On the back of the clock it reads:
Prize Medal: Paris Exposition 1878 - Eight day MONARCH strike - Ansonia Clock Company - Salesroom 11-19 Cliff Street, New York.
The Plaque on the front reads:
Presented - as a token of esteem - to PA Bro. W Smithwick by the Yarraberg Lodge *UAOD 1898
*This was the United Ancient Order of the Druids which was in its infancy in Australia in 1898.

When my mother married my father in 1949 she moved into his family  home and went from being the matron of a country Victorian hospital to being a 'housewife' as was the custom back then. She was bored rigid, needless to say. She cleaned the house to within an inch of its life and discovered this old clock in the process. It was tucked away in the back of a cupboard, wrapped in a sheet. She liberated the poor old boy. He had been painted black! Oh Horror!! so she went to work sanding and sanding until every trace of the ghastly black was gone. Then she, oh so carefully, re-varnished him. Every bit of him is still original, including the beautifully etched glass insert in the door.
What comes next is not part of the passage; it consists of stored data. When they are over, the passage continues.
What follows belongs to an exercise in optimizing a design on an open flow for small area and a short achievable clock period; a production flow would make more cautious choices.
In this exercise RTL edits were held to simulation tests only and were not proved equivalent to the original.
No driver is modelled on the clock port, so clock power and skew are understated where the tree is cut down; a real chip needs a root buffer or a tree.
Power figures rest on the tool's default switching activity, not on a simulated workload.

## doubling_adder_top
module doubling_adder_top (
  input  logic                  clk,
  input  logic                  arst_n,
  input  logic                  in_valid,
  input  logic [64-1:0] a,
  input  logic [64-1:0] b,
  input  logic                  cin,
  output logic [64:0]   sum,
  output logic                  out_valid
);
  localparam int NS = 8;
  logic [64-1:0] s_d, s_q;   
  logic [NS-1:0]         gn_d, gn_q;   
  logic [NS-1:0]         pn_d, pn_q;   
  logic [64:0]   sum_d;
  logic [64:0]   sum_n;       
  logic                  valid_q;
  logic n1;
  logic n2;
  logic n3;
  logic n4;
  logic n5;
  logic n6;
  logic n7;
  logic n8;
  logic n9;
  logic n10;
  logic n11;
  logic n12;
  logic n13;
  logic n14;
  logic n15;
  logic n16;
  logic n17;
  logic n18;
  logic n19;
  logic n20;
  logic n21;
  logic n22;
  logic n23;
  logic n24;
  logic n25;
  logic n26;
  logic n27;
  logic n28;
  logic n29;
  logic n30;
  logic n31;
  logic n32;
  logic n33;
  logic n34;
  logic n35;
  logic n36;
  logic n37;
  logic n38;
  logic n39;
  logic n40;
  logic n41;
  logic n42;
  logic n43;
  logic n44;
  logic n45;
  logic n46;
  logic n47;
  logic n48;
  logic n49;
  logic n50;
  logic n51;
  logic n52;
  logic n53;
  logic n54;
  logic n55;
  logic n56;
  logic n57;
  logic n58;
  logic n59;
  logic n60;
  logic n61;
  logic n62;
  logic n63;
  logic n64;
  logic n65;
  logic n66;
  logic n67;
  logic n68;
  logic n69;
  logic n70;
  logic n71;
  logic n72;
  logic n73;
  logic n74;
  logic n75;
  ...
Size in the first run: about 930 cells after synthesis, about 150 flip-flops, ~8000 µm² of cells after synthesis.
clock: 3.2 ns
lec_check: 0
cap_margin: 20
core_margin: 2
core_utilization: 65
hold_slack_margin: 0.05
setup_slack_margin: 1.7
slew_margin: 20
synth_hierarchical: 1
synth_minimum_keep_size: 0
standard.sh (not shown) runs the stock make flow with config.mk's settings and CLKGATE_MAP_FILE= SYNTH_SCRIPT=/design/flow/synth_recipe.tcl, a recipe that flattens the netlist after the stock synthesis.
==> flow/flow/run.sh <==
#!/bin/bash
# Layout flow: the standard flow (standard.sh, unchanged synthesis) with
#  - the port buffers of buffer_ports set to the smallest buffer, which
#    repair_timing then sizes up where timing needs it (every port still gets
#    its own buffer);
#  - a small balanced clock tree (cts_tree.tcl) in place of TritonCTS: the clock
#    port drives four clock inverters, each driving two leaf clock inverters,
#    each leaf driving an eighth of the flip-flops (two inversions on every
#    path, so each acts as a buffer).
set -euo pipefail
HERE=$(cd "$(dirname "$0")" && pwd)
bash standard.sh finish BUFFER_PORTS_ARGS="-buffer_cell sky130_fd_sc_hd__buf_1" \
  PRE_CTS_TCL="$HERE/cts_tree.tcl" CTS_TOP_BUFS=4 CTS_LEAF_BUFS=2 \
  CTS_TOP_CELL=sky130_fd_sc_hd__clkinv_2 CTS_LEAF_CELL=sky130_fd_sc_hd__clkinv_8 \
  > standard_flow.log 2>&1
Other scripts of this flow, unchanged in this note and not shown: flow/flow/cts_tree.tcl
Edit:
PLACE_DENSITY = 0.72   (was unset)
SETUP_SLACK_MARGIN = 1.72   (was 1.7)
TNS_END_PERCENT = 40   (was unset)
Hold slack loses 58 ps.
Die area stays the same.
Design area hardly moves.
First-iteration DRC count went down by 3.9%.
Sequential share of layout area is about the same.
Total power is about the same.
Via count shrinks by 0.73%.
Worst setup slack degrades by 24 ps.
Cell count stays the same.
Register-to-register slack degrades by 30 ps.
Clock power came out lower by about 0.9%.
In every run of this note, the design's own scripts or RTL, not TritonCTS, make the clock network.

---

## main
Another version of the RTL of doubling_adder_top (not shown whole).
Size: roughly 140 flip-flops, ~8400 um2 of cells after synthesis.
export LEC_CHECK = 0
export CAP_MARGIN = 20
export CORE_MARGIN = 2
export CORE_UTILIZATION = 50
export HOLD_SLACK_MARGIN = 0.05
export SETUP_SLACK_MARGIN = 1.6
export SLEW_MARGIN = 20
export SYNTH_HIERARCHICAL = 1
export SYNTH_MINIMUM_KEEP_SIZE = 0
create_clock -name core_clock -period 3.2 [get_ports {clk}]
==> flow/flow/run.sh <==
#!/bin/bash
# Layout flow: the standard flow (standard.sh, unchanged synthesis) with
#  - the port buffers of buffer_ports set to the smallest buffer, which
#    repair_timing then sizes up where timing needs it (every port still gets
#    its own buffer);
#  - clock tree synthesis with larger sink clusters, mid-size clock buffers and
#    no dummy loads.
set -euo pipefail
bash standard.sh finish BUFFER_PORTS_ARGS="-buffer_cell sky130_fd_sc_hd__buf_1" \
  CTS_ARGS="-sink_clustering_enable -repair_clock_nets -dont_use_dummy_load -sink_clustering_size 24 -buf_list sky130_fd_sc_hd__clkbuf_8" \
  > standard_flow.log 2>&1
--- input diff main..the feature branch ---
==> flow/flow/run.sh <==
#!/bin/bash
# Layout flow: the standard flow (standard.sh, unchanged synthesis) with
#  - the port buffers of buffer_ports set to the smallest buffer, which
#    repair_timing then sizes up where timing needs it (every port still gets
#    its own buffer);
#  - power recovery after global routing, which sizes down gates that have
#    timing slack to spare.
set -euo pipefail
bash standard.sh finish BUFFER_PORTS_ARGS="-buffer_cell sky130_fd_sc_hd__buf_1" RECOVER_POWER=100 > standard_flow.log 2>&1
==> comparison <==
- A class of the worst hold path of in2async is what main shows, while in2reg belongs to the feature branch.
- The feature branch finished all stages; however, its layout fails the closing checks, the failures being capacitance limit, slew limit.
- As of the feature branch, global-route wire length before repair had risen slightly compared to main.
- The feature branch vs. main: critical path depth shows an increase of 5; count of placed standard cells in the final layout, fillers left out roughly the same; met1 usage in global routing went down 0.44 points; share of the final layout cell area in sequential cells stayed essentially flat.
Every since I was a little girl this clock was very special to me. I would watch Dad lovingly wind it each week. First he would wind the clock, then he would wind the chime. We lived in a small house but our sleep was never disturbed by the chiming of the clock through the night. He had promised me quite some time before he died that the clock was mine after he passed away. He would tease me every now and then, when I went to visit, and say that he had sold the clock or given it away. My shocked reaction was always welcomed with a laugh. It was a game we played out many times and still warms my heart to remember it.
Apart from needing it's pendulum rebalanced the dear old fellow is still in perfect working order.

Dad went bald very early in life, in fact he returned from active service in New Guinea without his hair! A shock to his mother I'm sure. Hats were part of his everyday life. He wore a hat in the yard, down the street, to the cricket and football, to school (he was a teacher after the war) and to church.
The hallstand had one of his hats on every hook. When he died I took two of his hats, his cricket hat, which has since deteriorated and his best hat which still rests on his precious piano with his clock.
One of Dad's hats and Dad and Edward.
And a Dog:
This picture shows my Dad with his old friend Edward. They were best buddies and special treasures to each other.
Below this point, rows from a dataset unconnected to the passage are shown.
Background: an optimization exercise with open tools, aiming at small area, a short achievable clock period and few clock cycles per item. Do not read the settings as production practice. In this exercise RTL edits were held to simulation tests only and were not proved equivalent to the original. Power figures rest on the tool's default switching activity, not on a simulated workload.

Setup of lane 2:
==> flow/design.v (excerpt) <==
module xoshiro_int8_noise_generator_unit (
  input  logic        clk,
  input  logic        rst_n,
  input  logic        cfg_valid,
  output logic        cfg_ready,
  input  logic [63:0] cfg_data,
  input  logic        in_tvalid,
  output logic        in_tready,
  input  logic [15:0] in_tdata,
  input  logic        in_tuser,
  output logic        out_tvalid,
  input  logic        out_tready,
  output logic [7:0]  out_tdata,
  output logic        out_tlast
);
Size: about 4700 cells after synthesis, roughly 0.042 sq mm of cells after synthesis.
==> flow/config.mk <==
export PLATFORM = sky130hd
export DESIGN_NAME = xoshiro_int8_noise_generator_unit
export DESIGN_NICKNAME = xoshiro_int8_noise_generator_unit
export VERILOG_FILES = /design/flow/design.v
export SDC_FILE = /design/flow/constraint.sdc
export NUM_CORES = 4
export LEC_CHECK = 0
export ABC_CLOCK_PERIOD_IN_PS = 3000
export CAP_MARGIN = 20
export CORE_MARGIN = 2
export CORE_UTILIZATION = 60
export SLEW_MARGIN = 20
==> flow/constraint.sdc <==
create_clock -name core_clock -period 11.0 [get_ports {clk}]
set_input_delay 2.2000 -clock core_clock [delete_from_list [all_inputs] [get_ports {clk}]]
set_output_delay 2.2000 -clock core_clock [all_outputs]
set_load 0.01 [all_outputs]
standard.sh (not shown) runs the stock make flow with config.mk's settings and CLKGATE_MAP_FILE= SYNTH_SCRIPT=/design/flow/synth_recipe.tcl, a recipe that flattens the netlist after the stock synthesis.
==> flow/flow/run.sh <==
#!/bin/bash
export SETUP_SLACK_MARGIN=7.7
export BUFFER_PORTS_ARGS="-buffer_cell sky130_fd_sc_hd__buf_4"
bash standard.sh > standard.log 2>&1
Testbench counts of lane 2, summed over its fixed seeds: cycles 19,903, bytes 16,560.
### lane 2 -> lane 4
--- a/flow/design.v
+++ b/flow/design.v
@@ -412,13 +412,13 @@
   logic [7:0]  q_stream;
   logic        in_rdy_r, cfg_rdy_r;
   logic        q_v_nxt, q_rs_nxt, rst_q;
   logic [3:0]  fin_oh, ld;
   logic [7:0]  nd;
   logic [15:0] dl_oh, dh_oh;
-  logic        f_init4, f_init5, xd2_add, xc2_r;
+  logic        f_init4, xd2_add, xc2_r;
   logic [6:0]  xf_d2;
   logic [63:0] x_top;
   logic [22:0] sum0;
   logic [22:0] sum1;
   logic [21:0] sum2;
   logic [63:0] base_r;
@@ -606,14 +606,14 @@
   );
   function automatic logic [63:0] xop(input logic [6:0] f, input logic [19:0] t);
     xop = ({64{f[6]}} & {44'd0, t}) | ({64{f[5]}} & {40'd0, t, 4'd0}) |
           ({64{f[4]}} & ~{44'd0, t}) | ({64{f[3]}} & ~{40'd0, t, 4'd0}) |
           ({64{f[2]}} & GAMMA_C) | ({64{f[1]}} & GAMMA_R) | ({64{f[0]}} & GAMMA);
   endfunction
-  assign xf     = {f_init, f_init2, f_rest, f_rest2, f_init3, f_rest3, f_seed};
-  assign x_add  = rs_go && (|xf);
+  assign xf     = {f_init, f_init2, f_rest, f_rest2, rs_start, f_rest3, f_seed};
+  assign x_add  = rs_start || (rs_go && (|xf));
   assign x_lo   = xop(xf, tb_r);
   assign x_hi   = xop(xf_d, tb_d);
   assign x_top  = xop(xf_d2, tb_d);
   assign sum0   = {1'b0, base_r[21:0]} + {1'b0, x_lo[21:0]};
   assign sum1   = {1'b0, base_r[42:22], 1'b1} + {1'b0, x_hi[42:22], xc_r};
   assign sum2   = {base_r[63:43], 1'b1} + {x_top[63:43], xc2_r};
@@ -641,13 +641,12 @@
       f_init2 <= 1'b0;
       f_rest <= 1'b0;
       f_rest2 <= 1'b0;
       f_rest3 <= 1'b0;
       f_init3 <= 1'b0;
       f_init4 <= 1'b0;
-      f_init5 <= 1'b0;
       f_seed <= 1'b0;
       f_ma   <= 1'b0;
       f_x27  <= 1'b0;
       f_mb   <= 1'b0;
       f_fin  <= 1'b0;
       fin_oh <= 4'd0;
@@ -666,15 +665,12 @@
         f_init3 <= 1'b1;
       end else if (f_init3) begin
         f_init3 <= 1'b0;
         f_init4 <= 1'b1;
       end else if (f_init4) begin
         f_init4 <= 1'b0;
-        f_init5 <= 1'b1;
-      end else if (f_init5) begin
-        f_init5 <= 1'b0;
         f_seed  <= 1'b1;
       end else if (f_seed) begin
         f_seed <= 1'b0;
         f_fin  <= 1'b0;
         f_ma   <= 1'b1;
       end else if (f_ma) begin
Notes after the runs:
- Lane 4: all stages complete, timing, DRC and antenna checks passed
- Of lane 2 and lane 4, the lower routing usage on met2 belongs to lane 4.
- Looking only at number of CTS-inserted buffers, and setting everything else aside, the lower value of lane 2 and lane 4 goes to lane 2.
- Clock power share ends up higher on lane 2.
- Post-synthesis compound-gate area fraction (lower): lane 2
- As of lane 4, power had risen slightly compared to lane 2.
- Compared with lane 2, lane 4 shows pre-CTS setup slack lower by 0.10 ns.
- Clock-buffer cell count in lane 4 is 4 above lane 2.
- Higher first-pass GRT wire length was reported by lane 4, not lane 2.
Testbench counts of lane 4, summed over its fixed seeds: cycles 19,855, bytes 16,560.

## static timing again, ports no longer ideal
The results above use ideal ports. As a check the final layouts listed here were re-extracted and re-timed, cells and wires unchanged. Step 1 (the two cells are an assumption about what drives the block):
set clk [get_ports {clk}]
set_driving_cell -lib_cell sky130_fd_sc_hd__clkbuf_16 $clk
set_driving_cell -lib_cell sky130_fd_sc_hd__buf_2 [delete_from_list [all_inputs] $clk]
Step 2, shift: input delay + t, output delay - t, t = (earliest + latest rising clock arrival at the registers) / 2. This alone moves slack from input paths to output paths. a / b / c = ideal / step 1 / step 2; a / b = the first two.
| run | t, ns | slack for setup (ns) | hold WS [ns] | worst register clock-pin slew, ns | cell pins on the clock port's net |
|---|---|---|---|---|---|
| lane 2 | 0.697 | 7.655 / 7.583 / 7.200 | 0.354 / 0.354 / 0.354 | 0.06 / 0.06 | 1 |
| lane 4 | 0.699 | 7.644 / 7.574 / 7.213 | 0.375 / 0.375 / 0.375 | 0.06 / 0.06 | 1 |
After both steps setup and hold are still met in every run listed. The setup slack of lane 2, which loses most, moves by -0.072 ns with the drivers and by -0.455 ns with both steps.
Please join Melody at The House on the Side of the Hill for more Tuesday Treasures


  1. Just Beautiful Bronwyn. Looks like there is a silver lining in every cloud....miss Pinches gorgeous table. Isn't it funny how sometimes names reflect the character of people. Your Dad's clock is so beautiful as are the memories you keep regarding it. I too love a chiming clock( my hubby bought me one as a gift but it is a modern one)I love your Dad's photo with his best mate and his hat. Thanks for sharing something so special.
    Thank you for your lovely commentson my blog I don't seem to be able to reply to you again.

    1. Thanks Michelle, I love the modern chimers too. They have such pretty tunes and tones.

  2. What beautiful things Bronwyn and again you have written so evocatively about them. You really are a master of beautiful prose.

    1. Ah Mel, you are too kind. But I am glad you enjoyed the post.

  3. What lovely treasures and stories with them....

    1. Thanks Fiona. I'm so glad you enjoyed that very LONG post. My daughter complained today that she rarely read my posts as they are too long. Tough - haha

  4. I enjoyed your treasures and your stories. Thank you for sharing.

    1. Thanks Janet. I'm glad you enjoyed my post

  5. You are such a good story teller. The clock has such a great history. Wonderful treasures.

    1. Thanks Val. I'm so pleased that you enjoyed my stories and special treasures this week.

  6. I agree Nicole. He is Very spunky!